About a decade ago, police departments began outfitting their officers with body cameras to capture their encounters with alleged perpetrators. President Obama even made body cams a centerpiece of his response to excessive violence against Black men. Recently, the news organization ProPublica tried to get ahold of body cam footage from police killings, but in many cases, police departments refused to release it. ProPublica's Umar Farooq joins us now to talk about this. Good morning, Umar.

UMAR FAROOQ: Hi. Good morning.

SCHMITZ: Umar, you focus on videos of every police involved death in the U.S. during a single month in 2022. In some cases, the footage was already out there. What did police departments say when you asked for the others?

FAROOQ: In some of them, they did hand it over to us.
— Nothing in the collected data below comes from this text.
File: config.mk
export PLATFORM = sky130hd
export DESIGN_NAME = resolver_mode_supervision
export DESIGN_NICKNAME = d
export VERILOG_FILES = /design/src/verilog/resolver_pkg.sv /design/src/verilog/position_scaler.sv /design/src/verilog/resolver_mode_supervision.sv
export SDC_FILE = /design/constraint.sdc
export NUM_CORES = 1
export LEC_CHECK = 0
export BUFFER_PORTS_ARGS = -buffer_cell sky130_fd_sc_hd__buf_2
export CORE_ASPECT_RATIO = 0.7
export CORE_UTILIZATION = 42
export DETAILED_ROUTE_END_ITERATION = 12
export PLACE_DENSITY = 0.7
export SLEW_MARGIN = 20
export SYNTH_ARGS = -nofsm -noshare
export SYNTH_HDL_FRONTEND = slang
export SYNTH_SLANG_ARGS = --single-unit
File: constraint.sdc
create_clock -name I_CLK -period 11.5 [get_ports I_CLK]
set_clock_uncertainty 0.1 [all_clocks]
set_input_delay 1.15 -clock I_CLK [delete_from_list [all_inputs] [get_ports I_CLK]]
set_output_delay 1.15 -clock I_CLK [all_outputs]
set_load 0.005 [all_outputs]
In a lot of them, they said either, because the case is still being investigated, we can't turn anything over to you, or they said, because of state laws or other laws that were applicable in their area, they weren't allowed to turn over that kind of video.

SCHMITZ: And in what percentage of the cases did you not get the video?

FAROOQ: About a third of the cases, we did not get the video even a year and a half after the killing had happened.

SCHMITZ: And what does that tell you?

FAROOQ: It tells us that this whole idea of the public being told that body camera footage is going to make everything more transparent - it hasn't turned out to be true. And a year and a half after police killed someone, they're often still not willing to show you what their body cameras had captured.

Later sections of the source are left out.